This can hardly be the general case, as macOS CI includes backtrace tests and is happy on both x86_64 and arm64. So at least some aspects of this seem specific to your setup.

Are you talking about unoptimized -g code, or optimized builds incl. -O? In the latter case, the missing frame pointers might be a problem (not just in your code, but druntime/Phobos too, unless using -link-defaultlib-debug). But those are going to be kept by default for Apple targets with the next version (#4889).

The atos-based implementation has been upstreamed, but DMD's druntime most likely doesn't use it because it probably still prevents the linker from stripping the __debug_line section (which we did before LDC v1.31 by hacking LLVM, before the atos-based implementation was merged in #4291).

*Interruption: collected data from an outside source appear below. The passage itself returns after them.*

What follows belongs to an exercise in optimizing a design on an open flow for small area and a short achievable clock period; a production flow would make more cautious choices.
RTL that was checked went through simulation tests only; none was proved equivalent to the original.
No functional check of the RTL was part of run 2.
No activity file was given, so power comes from the tool's default toggle rates.

[flow/constraint.sdc]
create_clock -name core_clock -period 10.0 [get_ports {clk}]
set_input_delay 2.0000 -clock core_clock [delete_from_list [all_inputs] [get_ports {clk}]]
set_output_delay 2.0000 -clock core_clock [all_outputs]
set_load 0.01 [all_outputs]
[flow/config.mk]
export PLATFORM = sky130hd
export DESIGN_NAME = hw_cn119652311a_alu
export DESIGN_NICKNAME = hw_cn119652311a_alu
export VERILOG_FILES = /design/flow/design.v
export SDC_FILE = /design/flow/constraint.sdc
export NUM_CORES = 4
export LEC_CHECK = 0
export ABC_AREA = 1
export CAP_MARGIN = 20
export CORE_MARGIN = 2
export CORE_UTILIZATION = 50
export SETUP_SLACK_MARGIN = 4.5
export SLEW_MARGIN = 20
[flow/run.sh]
#!/bin/bash
# synth_recipe.tcl (not shown) runs the flow's synth.tcl, then flattens the netlist and writes it again
# the make line also repeats each setting of config.mk as NAME=value (left out here)
make -C /OpenROAD-flow-scripts/flow DESIGN_CONFIG=/design/flow/config.mk WORK_HOME=/design/flow/orfs CLKGATE_MAP_FILE= SYNTH_SCRIPT=/design/flow/synth_recipe.tcl finish
[flow/design.v]
module hw_mul6x6 (
    input  [11:0] a,
    input  [11:0] b,
    input  [1:0]  comp,
    output [6:0]  pp_ll,    
    output [23:0] p
);
    function [1:0] tm;
        input [1:0] x, y;
        begin
            tm[0] = (x == 2'b01 && y == 2'b01) || (x == 2'b10 && y == 2'b10);
            tm[1] = (x == 2'b01 && y == 2'b10) || (x == 2'b10 && y == 2'b01);
        end
    endfunction
    function [6:0] blk;
        input [3:0] x, y;
        input [1:0] cm;
        reg [1:0] p0, t1, p1r, p1, y11, p2r, p2;
        reg c0, c1, c2;
        begin
            p0  = tm(x[1:0], y[1:0]);
            c0  = (x[1:0] == 2'b10) && (y[1:0] == 2'b10);
            t1  = tadd(tm(x[1:0], y[3:2]), tm(x[3:2], y[1:0]));
            p1r = tadd(t1, {1'b0, c0});
            c1  = c0 && (t1 == 2'b10);
            p1  = (cm == 2'b01) ? tadd(p1r, 2'b10) : p1r;
            y11 = tm(x[3:2], y[3:2]);
            p2r = tadd(y11, {1'b0, c1});
            c2  = c1 && (y11 == 2'b10);
            p2  = (cm == 2'b10) ? tadd(p2r, 2'b01) : p2r;
            blk = {c2, p2, p1, p0};
        end
    endfunction
    function [4:0] t2oh;
        input [1:0] x, y;
        reg x0, y0;
        begin
            x0 = ~x[0] & ~x[1];
            y0 = ~y[0] & ~y[1];
            t2oh[0] = x0 & y0;
            t2oh[1] = (x0 & y[0]) | (x[0] & y0);
            t2oh[2] = (x0 & y[1]) | (x[0] & y[0]) | (x[1] & y0);
            t2oh[3] = (x[0] & y[1]) | (x[1] & y[0]);
            t2oh[4] = x[1] & y[1];
        end
    endfunction
    function [1:0] tadd;
        input [1:0] x, y;
        reg x0, y0;
        begin
            x0 = ~x[0] & ~x[1];
            y0 = ~y[0] & ~y[1];
            tadd[0] = (x0 & y[0]) | (x[0] & y0) | (x[1] & y[1]);
            tadd[1] = (x0 & y[1]) | (x[1] & y0) | (x[0] & y[0]);
        end
    endfunction
    function tgen;
        input [1:0] x, y;
        tgen = (x[0] & y[1]) | (x[1] & y[0]) | (x[1] & y[1]);
    endfunction
    function tprop;
        input [1:0] x, y;
        tprop = (x[0] & y[0]) | (x[1] & ~y[0] & ~y[1]) | (y[1] & ~x[0] & ~x[1]);
    endfunction
    function [3:0] tha2;
        input [1:0] x, y;
        tha2 = {1'b0, tgen(x, y), tadd(x, y)};
    endfunction
    function [3:0] tfa3;
        input [1:0] x, y, z;
        reg [4:0] u;
        reg z0, ge3, eq6;
        begin
            u   = t2oh(x, y);
            z0  = ~z[0] & ~z[1];
            tfa3[0] = (u[1] & z0) | (u[0] & z[0]) | (u[4] & z0) | (u[3] & z[0]) | (u[2] & z[1]);
            tfa3[1] = (u[2] & z0) | (u[1] & z[0]) | (u[0] & z[1]) | (u[4] & z[0]) | (u[3] & z[1]);
            ge3 = u[3] | u[4] | (u[2] & (z[0] | z[1])) | (u[1] & z[1]);
            eq6 = u[4] & z[1];
            tfa3[2] = ge3 & ~eq6;
            tfa3[3] = eq6;
        end
    endfunction
    function [1:0] tdig;
        input [1:0] x, y;
        input c;
        reg [4:0] u;
        reg m0, m1, m2;
        begin
            u  = t2oh(x, y);
            m0 = u[0] | u[3];
            m1 = u[1] | u[4];
            m2 = u[2];
            tdig[0] = c ? m0 : m1;
            tdig[1] = c ? m1 : m2;
        end
    endfunction
    wire [6:0] pp_lm, pp_lh, pp_ml, pp_mm, pp_mh, pp_hl, pp_hm, pp_hh;
    assign pp_ll = blk(a[3:0],  b[3:0],  comp);
    assign pp_lm = blk(a[3:0],  b[7:4],  comp);
    assign pp_lh = blk(a[3:0],  b[11:8], comp);
    assign pp_ml = blk(a[7:4],  b[3:0],  comp);
    assign pp_mm = blk(a[7:4],  b[7:4],  comp);
    assign pp_mh = blk(a[7:4],  b[11:8], comp);
    assign pp_hl = blk(a[11:8], b[3:0],  comp);
    assign pp_hm = blk(a[11:8], b[7:4],  comp);
    assign pp_hh = blk(a[11:8], b[11:8], comp);
    wire [1:0] hs1, hc2;
    assign {hc2, hs1} = tha2(pp_lm[1:0], pp_ml[1:0]);
    wire [1:0] ts3, tc4;
    assign {tc4, ts3} = tfa3(pp_lm[3:2], pp_ml[3:2], hc2);
    wire [1:0] ts5, tc6;
    assign {tc6, ts5} = tfa3(pp_lh[1:0], pp_mm[1:0], pp_hl[1:0]);
    wire [1:0] ts7, tc8;
    assign {tc8, ts7} = tfa3(pp_lm[5:4], pp_ml[5:4], ts5);
    wire [1:0] ts9, tc10;
    assign {tc10, ts9} = tfa3(pp_lh[3:2], pp_mm[3:2], pp_hl[3:2]);
    wire [1:0] ts11, tc12;
    assign {tc12, ts11} = tfa3({1'b0, pp_lm[6]}, {1'b0, pp_ml[6]}, tc6);
    wire [1:0] hs13, hc14;
    assign {hc14, hs13} = tha2(ts9, tc8);
    wire [1:0] ts15, tc16;
    assign {tc16, ts15} = tfa3(pp_mh[1:0], pp_hm[1:0], pp_lh[5:4]);
    wire [1:0] ts17, tc18;
    assign {tc18, ts17} = tfa3(pp_mm[5:4], pp_hl[5:4], tc10);
    wire [1:0] ts19, tc20;
    assign {tc20, ts19} = tfa3(tc12, ts15, hc14);
    wire [1:0] ts21, tc22;
    assign {tc22, ts21} = tfa3(pp_mh[3:2], pp_hm[3:2], {1'b0, pp_lh[6]});
    wire [1:0] ts23, tc24;
    assign {tc24, ts23} = tfa3({1'b0, pp_mm[6]}, {1'b0, pp_hl[6]}, tc16);
    wire [1:0] ts25, tc26;
    assign {tc26, ts25} = tfa3(ts21, tc18, ts23);
    wire [1:0] ts27, tc28;
    assign {tc28, ts27} = tfa3(pp_hh[1:0], pp_mh[5:4], pp_hm[5:4]);
    wire [1:0] ts29, tc30;
    assign {tc30, ts29} = tfa3(tc22, ts27, tc24);
    wire [1:0] ts31, tc32;
    assign {tc32, ts31} = tfa3(pp_hh[3:2], {1'b0, pp_mh[6]}, {1'b0, pp_hm[6]});
    wire [1:0] hs33, hc34;
    assign {hc34, hs33} = tha2(tc28, ts31);
    wire [1:0] hs35, hc36;
    assign {hc36, hs35} = tha2(pp_hh[5:4], tc32);
    wire [1:0] x0 = pp_ll[1:0], y0 = 2'b00;   
    wire g0 = tgen(x0, y0);
    wire q0 = tprop(x0, y0);
    wire [1:0] x1 = pp_ll[3:2], y1 = 2'b00;   
    wire g1 = tgen(x1, y1);
    wire q1 = tprop(x1, y1);
    wire [1:0] x2 = pp_ll[5:4], y2 = hs1;   
    wire g2 = tgen(x2, y2);
    wire q2 = tprop(x2, y2);
    wire [1:0] x3 = {1'b0, pp_ll[6]}, y3 = ts3;   
    wire g3 = tgen(x3, y3);
    wire q3 = tprop(x3, y3);
    wire [1:0] x4 = tc4, y4 = ts7;   
    wire g4 = tgen(x4, y4);
    wire q4 = tprop(x4, y4);
    wire [1:0] x5 = ts11, y5 = hs13;   
    wire g5 = tgen(x5, y5);
    wire q5 = tprop(x5, y5);
    wire [1:0] x6 = ts17, y6 = ts19;   
    wire g6 = tgen(x6, y6);
    wire q6 = tprop(x6, y6);
    wire [1:0] x7 = tc20, y7 = ts25;   
    wire g7 = tgen(x7, y7);
    wire q7 = tprop(x7, y7);
    wire [1:0] x8 = tc26, y8 = ts29;   
    wire g8 = tgen(x8, y8);
    wire q8 = tprop(x8, y8);
    wire [1:0] x9 = tc30, y9 = hs33;   
    wire g9 = tgen(x9, y9);
    wire q9 = tprop(x9, y9);
    wire [1:0] x10 = hc34, y10 = hs35;   
    wire g10 = tgen(x10, y10);
    wire q10 = tprop(x10, y10);
    wire [1:0] x11 = {1'b0, pp_hh[6]}, y11 = hc36;   
    wire g11 = tgen(x11, y11);
    wire q11 = tprop(x11, y11);
    wire G37 = g1 | (q1 & g0);
    wire P38 = q1 & q0;
    wire G39 = g3 | (q3 & g2);
    wire P40 = q3 & q2;
    wire G41 = g5 | (q5 & g4);
    wire P42 = q5 & q4;
    wire G43 = g7 | (q7 & g6);
    wire P44 = q7 & q6;
    wire G45 = g9 | (q9 & g8);
    wire P46 = q9 & q8;
    wire G47 = g11 | (q11 & g10);
    wire P48 = q11 & q10;
    wire G49 = g2 | (q2 & G37);
    wire P50 = q2 & P38;
    wire G51 = G39 | (P40 & G37);
    wire P52 = P40 & P38;
    wire G53 = g6 | (q6 & G41);
    wire P54 = q6 & P42;
    wire G55 = G43 | (P44 & G41);
    wire P56 = P44 & P42;
    wire G57 = g10 | (q10 & G45);
    wire P58 = q10 & P46;
    wire G59 = G47 | (P48 & G45);
    wire P60 = P48 & P46;
    wire G61 = g4 | (q4 & G51);
    wire P62 = q4 & P52;
    wire G63 = G41 | (P42 & G51);
    wire P64 = P42 & P52;
    wire G65 = G53 | (P54 & G51);
    wire P66 = P54 & P52;
    wire G67 = G55 | (P56 & G51);
    wire P68 = P56 & P52;
    wire G69 = g8 | (q8 & G67);
    wire P70 = q8 & P68;
    wire G71 = G45 | (P46 & G67);
    wire P72 = P46 & P68;
    wire G73 = G57 | (P58 & G67);
    wire P74 = P58 & P68;
    wire G75 = G59 | (P60 & G67);
    wire P76 = P60 & P68;
    wire cy0 = 1'b0;
    wire cy1 = g0;
    wire cy2 = G37;
    wire cy3 = G49;
    wire cy4 = G51;
    wire cy5 = G61;
    wire cy6 = G63;
    wire cy7 = G65;
    wire cy8 = G67;
    wire cy9 = G69;
    wire cy10 = G71;
    wire cy11 = G73;
    assign p[1:0] = tdig(x0, y0, cy0);
    assign p[3:2] = tdig(x1, y1, cy1);
    assign p[5:4] = tdig(x2, y2, cy2);
    assign p[7:6] = tdig(x3, y3, cy3);
    assign p[9:8] = tdig(x4, y4, cy4);
    assign p[11:10] = tdig(x5, y5, cy5);
    assign p[13:12] = tdig(x6, y6, cy6);
    assign p[15:14] = tdig(x7, y7, cy7);
    assign p[17:16] = tdig(x8, y8, cy8);
    assign p[19:18] = tdig(x9, y9, cy9);
    assign p[21:20] = tdig(x10, y10, cy10);
    assign p[23:22] = tdig(x11, y11, cy11);
endmodule
module hw_cn119652311a_alu (
    input         clk,
    input         rst_n,
    input         wr_en,
    input         rd_en,
    input  [11:0] addr,
    input  [31:0] wr_data,
    output reg [31:0] rd_data,
    output reg    irq
);
    function [1:0] f_inc;
        input [1:0] x;
        case (x)
            2'b00: f_inc = 2'b01;
            2'b01: f_inc = 2'b10;
            default: f_inc = 2'b00;
        endcase
    endfunction
    function [1:0] f_dec;
        input [1:0] x;
        case (x)
            2'b00: f_dec = 2'b10;
            2'b10: f_dec = 2'b01;
            default: f_dec = 2'b00;
        endcase
    endfunction
    function [1:0] f_tsum;
        input [1:0] x, y;
        case (x)
            2'b00: f_tsum = y;
            2'b01: f_tsum = f_inc(y);
            default: f_tsum = f_dec(y);
        endcase
    endfunction
    function f_carry;
        input [1:0] x, y;
        f_carry = (x == 2'b10 && (y == 2'b01 || y == 2'b10)) ||
                  (y == 2'b10 && (x == 2'b01 || x == 2'b10));
    endfunction
    reg [31:0] vdd_ctrl, vth_cfg, gate_op;
    reg [31:0] operand_a, operand_b, operand_c, operand_d;
    reg [31:0] alu_cmd, approx_cfg, comp_mode, irq_enable;
    reg [1:0]  gate_result;
    reg        irq_status;
    reg [23:0] wide_result;   
    reg [6:0]  alu_small;     
    reg        alu_wide;      
    wire [1:0] a0 = operand_a[1:0];
    wire [1:0] b0 = operand_b[1:0];
    wire [1:0] c0 = operand_c[1:0];
    wire [1:0] tsum_ab  = f_tsum(a0, b0);
    wire       carry_ab = f_carry(a0, b0);
    wire [1:0] tfa_sum  = f_tsum(tsum_ab, c0);
    wire       tfa_cy   = carry_ab | f_carry(tsum_ab, c0);
    wire [1:0] tmul_p;
    assign tmul_p[0] = (a0 == 2'b01 && b0 == 2'b01) || (a0 == 2'b10 && b0 == 2'b10);
    assign tmul_p[1] = (a0 == 2'b01 && b0 == 2'b10) || (a0 == 2'b10 && b0 == 2'b01);
    wire       tmul_cy = (a0 == 2'b10 && b0 == 2'b10);
    wire [6:0]  mul2;
    wire [23:0] mul6;
    hw_mul6x6 u_mul6x6 (.a(operand_a[11:0]), .b(operand_b[11:0]),
                        .comp(comp_mode[1:0]), .pp_ll(mul2), .p(mul6));
    reg [6:0] small_res;
    always @(*) begin
        case (wr_data[3:0])
            4'd1: small_res = {5'b0, tsum_ab};
            4'd2: small_res = {4'b0, carry_ab, tsum_ab};
            4'd3: small_res = {4'b0, tfa_cy, tfa_sum};
            4'd4: small_res = {4'b0, tmul_cy, tmul_p};
            4'd5: small_res = {5'b0, tmul_p};
            4'd6: small_res = mul2;
            default: small_res = 7'b0;
        endcase
    end
    reg [1:0] gate_res;
    always @(*) begin
        case (wr_data[7:4])
            4'h1: gate_res = f_inc(a0);
            4'h2: gate_res = f_dec(a0);
            4'h3: gate_res = (a0 == 2'b00) ? 2'b10 : 2'b00;                  
            4'h4: gate_res = (a0 == 2'b00 || a0 == 2'b01) ? 2'b10 : 2'b00;   
            default: gate_res = 2'b00;
        endcase
    end
    wire wr_top  = wr_en && addr[11:8] == 4'h0 && addr[1:0] == 2'b00;
    wire we_vdd  = wr_top && addr[7:2] == 6'h04;
    wire we_vth  = wr_top && addr[7:2] == 6'h05;
    wire we_gate = wr_top && addr[7:2] == 6'h08;
    wire we_a    = wr_top && addr[7:2] == 6'h10;
    wire we_b    = wr_top && addr[7:2] == 6'h11;
    wire we_c    = wr_top && addr[7:2] == 6'h12;
    wire we_d    = wr_top && addr[7:2] == 6'h13;
    wire we_cmd  = wr_top && addr[7:2] == 6'h20;
    wire we_apx  = wr_top && addr[7:2] == 6'h30;
    wire we_comp = wr_top && addr[7:2] == 6'h31;
    wire we_ien  = wr_en && addr == 12'h204;
    wire we_iclr = wr_en && addr == 12'h208;
    always @(posedge clk or negedge rst_n) begin
        if (!rst_n) begin
            vdd_ctrl    <= 32'd1000;
            vth_cfg     <= 32'h41281900;
            gate_op     <= 32'h0;
            operand_a   <= 32'h0;
            operand_b   <= 32'h0;
            operand_c   <= 32'h0;
            operand_d   <= 32'h0;
            alu_cmd     <= 32'h0;
            approx_cfg  <= 32'h0;
            comp_mode   <= 32'h0;
            irq_enable  <= 32'h0;
            gate_result <= 2'b0;
            irq_status  <= 1'b0;
            irq         <= 1'b0;
            wide_result <= 24'h0;
            alu_small   <= 7'h0;
            alu_wide    <= 1'b0;
        end else begin
            if (we_vdd)  vdd_ctrl   <= wr_data;
            if (we_vth)  vth_cfg    <= wr_data;
            if (we_a)    operand_a  <= wr_data;
            if (we_b)    operand_b  <= wr_data;
            if (we_c)    operand_c  <= wr_data;
            if (we_d)    operand_d  <= wr_data;
            if (we_apx)  approx_cfg <= wr_data;
            if (we_comp) comp_mode  <= wr_data;
            if (we_ien)  irq_enable <= wr_data;
            if (we_gate) begin
                gate_op     <= wr_data;
                gate_result <= gate_res;
            end
            if (we_cmd) begin
                alu_cmd  <= wr_data;
                alu_wide <= (wr_data[3:0] == 4'd7);
                if (wr_data[3:0] == 4'd7)
                    wide_result <= mul6;
                else
                    alu_small <= small_res;
            end
            if (we_cmd && irq_enable[0])
                irq_status <= 1'b1;
            else if (we_iclr && wr_data[0])
                irq_status <= 1'b0;
            if (!irq_status)
                irq <= 1'b0;
            else if (we_cmd && irq_enable[0])
                irq <= 1'b1;
        end
    end
    wire rd_ok  = rd_en & ~addr[11] & ~addr[10] & ~addr[1] & ~addr[0];
    wire rd_lo  = rd_ok & ~addr[9] & ~addr[8];
    wire [7:0] sh;    
    wire [7:0] sl;    
    genvar gi;
    generate
        for (gi = 0; gi < 8; gi = gi + 1) begin : g_dec
            assign sh[gi] = rd_lo & (addr[7:5] == gi);
            assign sl[gi] = (addr[4:2] == gi);
        end
    endgenerate
    wire sel_irq = rd_ok & addr[9] & ~addr[8] & (addr[7:4] == 4'h0);
    wire [31:0] grp0 = ({32{sl[0]}} & 32'h48570001) | ({32{sl[1]}} & 32'h000001FF) |
                       ({32{sl[4]}} & vdd_ctrl) | ({32{sl[5]}} & vth_cfg);
    wire [31:0] grp1 = ({32{sl[0]}} & gate_op) | ({32{sl[1]}} & {30'b0, gate_result}) |
                       ({32{sl[2]}} & 32'h00000001);
    wire [31:0] grp2 = ({32{sl[0]}} & operand_a) | ({32{sl[1]}} & operand_b) |
                       ({32{sl[2]}} & operand_c) | ({32{sl[3]}} & operand_d);
    wire [31:0] alu_res = alu_wide ? {8'b0, wide_result} : {25'b0, alu_small};
    wire [1:0] wide_lo = ({2{sl[4]}} & wide_result[1:0]) | ({2{sl[5]}} & wide_result[3:2]) |
                         ({2{sl[6]}} & wide_result[5:4]) | ({2{sl[7]}} & wide_result[7:6]);
    wire [31:0] grp4 = ({32{sl[0]}} & alu_cmd) | ({32{sl[1]}} & 32'h00000001) |
                       ({32{sl[2]}} & alu_res) | {30'b0, wide_lo};
    wire [1:0] grp5 = ({2{sl[0]}} & wide_result[9:8])   | ({2{sl[1]}} & wide_result[11:10]) |
                      ({2{sl[2]}} & wide_result[13:12]) | ({2{sl[3]}} & wide_result[15:14]) |
                      ({2{sl[4]}} & wide_result[17:16]) | ({2{sl[5]}} & wide_result[19:18]) |
                      ({2{sl[6]}} & wide_result[21:20]) | ({2{sl[7]}} & wide_result[23:22]);
    wire [31:0] grp6 = ({32{sl[0]}} & approx_cfg) | ({32{sl[1]}} & comp_mode);
    wire [31:0] grpi = ({32{sl[0]}} & {31'b0, irq_status}) | ({32{sl[1]}} & irq_enable);
    always @(*) begin
        rd_data = ({32{sh[0]}} & grp0) | ({32{sh[1]}} & grp1) | ({32{sh[2]}} & grp2) |
                  ({32{sh[4]}} & grp4) | ({32{sh[5]}} & {30'b0, grp5}) |
                  ({32{sh[6]}} & grp6) | ({32{sel_irq}} & grpi);
    end
endmodule
==> impl_metrics.env, run 1 <==
export IMPL_routed_via_count=22350
export IMPL_synthMuxAreaShare_pct=0.05047
export IMPL_synthXorXnorAreaFrac_pct=0.07851
export IMPL_cts_buffer_depth=3
export IMPL_synth_area_leader_cell="dfrtp_1"
export IMPL_post_synth_top_count_cell="nand2_1"
export IMPL_report_final_hold_viol_count=0
export IMPL_hpwl_um=51890
export IMPL_drt_iter0_drc=2237
export IMPL_synth_fa_ha_area_share_pct=1.234
export IMPL_numCtsBuffers=43
export IMPL_synth_compound_area_share_pct=21.38
export IMPL_grt_use_met3_pct=5.435
export IMPL_grt_remaining_overflow=0
export IMPL_cts_tree="built"
export IMPL_cts_clk_slew_worst_paths_ns=0.06
export IMPL_power_per_cell_area_nw_per_um2=126.1
export IMPL_setup_tns_ns=0
export IMPL_timing_final_crit_share_pct=59.75
export IMPL_cap_violations=0
export IMPL_path_class="primary input to output pin"
export IMPL_routabilityCongestion=0.9830
export IMPL_io_pins=81
export IMPL_end_kind="output pin"
export IMPL_grt_antenna_before_repair=2
export IMPL_netlist_area_um2=22310
export IMPL_cts_root_buffer="clkbuf_16"
export IMPL_h_tree_depth=2
export IMPL_nFillCells=4035
export IMPL_ys_dominant_reg_cell="dfrtp_1"
export IMPL_path_cells="clkdlybuf4s15_1 > nor2_4 > inv_2 > nor2_4 > nand2_4 > inv_6 > nand2_8 > nor3_4 > clkinvlp_4 > buf_16 > o21ai_2 > a221oi_1 > nand4_1 > buf_2"
export IMPL_async_flop_share_pct=100.0
export IMPL_synthToLayoutAreaGrowth_pct=19.02
export IMPL_grtUsageMet1_pct=45.63
export IMPL_ys_top_cells_by_count="970 x nand2_1, 459 x o21ai_0, 375 x dfrtp_1"
export IMPL_crit_fanout=6
export IMPL_rsz0062_at_grt="yes"
export IMPL_num_nets_final=3209
export IMPL_clock_sinks=388
export IMPL_finalPower_uw=3348
export IMPL_status="no timing/DRC/antenna violations"
export IMPL_setup_violations=0
export IMPL_max_stage_delay_ns=0.26
export IMPL_slew_headroom_pct=39.27
export IMPL_synthSimpleGateAreaFrac_pct=26.22
export IMPL_wl_um=81100
export IMPL_chipHeight_um=215.2
export IMPL_synth_top_family_by_area="simple AND/OR/NAND/NOR gates"
export IMPL_rows=77
export IMPL_clock_latency_ns=0.58
export IMPL_dr_pass1_iters=6
export IMPL_gr_usage_met2_pct=55.62
export IMPL_drive_gt1_share_pct=13.79
export IMPL_p_leak_uw=0.01234
export IMPL_grt_total_usage_pct=34.58
export IMPL_io_buffers=80
export IMPL_ys_seq_area_share_pct=43.59
export IMPL_yosysWarnings=2
export IMPL_cpLargestDelayFamily="buffers and inverters"
export IMPL_grt_pass1_vias=21310
export IMPL_avgSynthCellArea_um2=7.328
export IMPL_cp_data_required_time_ns=8.00
export IMPL_synth_seq_cells=388
export IMPL_max_freq_mhz=167.4
export IMPL_route_detailed_drc=0
export IMPL_final_max_slew_viol_count=0
export IMPL_cts_hold_buffers_added=0
export IMPL_vias_per_cell=5.940
export IMPL_worstSetupStartpointType="primary input"
export IMPL_clock_skew_ns=0.02537
export IMPL_synth_edf_count=0
export IMPL_worstMarginPinSlew_ns=0.9110
export IMPL_ant_nets=0
export IMPL_wl_per_cell_um=21.55
export IMPL_synth_cells=3045
export IMPL_die_area_um2=46330
export IMPL_grt_start_max_net_pins=112
export IMPL_cp_slowest_cell="nor3_4"
export IMPL_ys_top_cells_by_area="dfrtp_1 42%, nand2_1 16%, o21ai_0 10%"
export IMPL_grt_first_pass_wirelength_um=124000
export IMPL_synth_top_area_share_pct=42.06
export IMPL_path_buf_inv=6
export IMPL_layout_min_cycle_time_ns=5.975
export IMPL_initial_utilization_pct=50.57
export IMPL_hold_path_class="flip-flop to flip-flop"
export IMPL_core_um2=44120
export IMPL_die_w_um=215.2
export IMPL_grt_busiest_layer="met2"
export IMPL_synth_cell_type_count=59
export IMPL_crit_arrival_ns=3.98
export IMPL_max_vdd_ir_drop_v=0.0001551
export IMPL_cpMostUsedCell="nor2_4"
[worst paths after layout]
kind | cells past startpoint | startpoint | to | slack (ns)
worst max-delay path | 14 | addr[0] | rd_data[15] | 4.02
worst min-delay path | 2 | operand_a[25]$_DFFE_PN0P_ | operand_a[25]$_DFFE_PN0P_ | 0.48
worst max register to register | 28 | operand_a[9]$_DFFE_PN0P_ | wide_result[23]$_DFFE_PN0P_ | 5.48
worst min register to register | 2 | operand_a[25]$_DFFE_PN0P_ | operand_a[25]$_DFFE_PN0P_ | 0.48
max in group asynchronous | 2 | rst_n | wide_result[16]$_DFFE_PN0P_ | 7.00
min in group asynchronous | 1 | rst_n | approx_cfg[29]$_DFFE_PN0P_ | 1.45
[worst reg2reg max path, delay by kind of cell, from the launching register on]
kind                   cells  cell delay [ns]
buffers and inverters      3             0.52
AND/OR/NAND/NOR           22             2.74
flip-flops                 1             0.37
AO/OA/AOI/OAI              3             0.80
[where the power goes]
part,internal [µW],switching (µW)
clock,943,655
sequential,1580,3.86
combinational,46.6,123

Are you talking about distributed binaries, where e.g. the .dSYM files might be missing? [Note that I don't have any Apple stuff and cannot test anything myself.] Ref: #4006

@s-ludwig
Copy link
Contributor Author

I've tested with and without -g and with and without optimizations. It's very well possible that there are some system dependent factors here. I'll try to summarize what I got here:

Snippet used for testing:

void foo(int i)
{
	if (i > 0)
		foo(i - 1);
	else assert(false);
}

void bar()
{
	foo(4);
}

void main()
{
	bar();
}

macOS 15.3.1 arm64, latest Xcode, LDC 1.40.1 - same result for ldc2, ldc2 -g, ldc2 -d --frame-pointer=all:

[email protected](5): Assertion failure
----------------
??:? object.Throwable.TraceInfo core.runtime.defaultTraceHandler(void*) [0x10472b103]
??:? void test.foo(int) [0x1046eb773]
??:? void test.foo(int) [0x1046eb773]
??:? void test.foo(int) [0x1046eb773]
??:? void test.foo(int) [0x1046eb773]
??:? void test.bar() [0x1046eb7bb]
??:? _Dmain [0x1046eb7cf]

With ldc2 -g --frame-pointer=all -O:

[email protected](5): Assertion failure
----------------
??:? object.Throwable.TraceInfo core.runtime.defaultTraceHandler(void*) [0x102f63103]
??:? void rt.dmain2._d_run_main2(char[][], ulong, extern (C) int function(char[][])*).runAll() [0x102f6b893]
??:? _d_run_main [0x102f6b5bf]
??:? start [0x189f70273]
??:? .constarray [0xffffffffffffffff]

Compiling for x64 (ldc2 -g --frame-pointer=all -march=x86-64 -run test.d):

[email protected](5): Assertion failure
----------------
??:? object.Throwable.TraceInfo core.runtime.defaultTraceHandler(void*) [0x10015d4d2]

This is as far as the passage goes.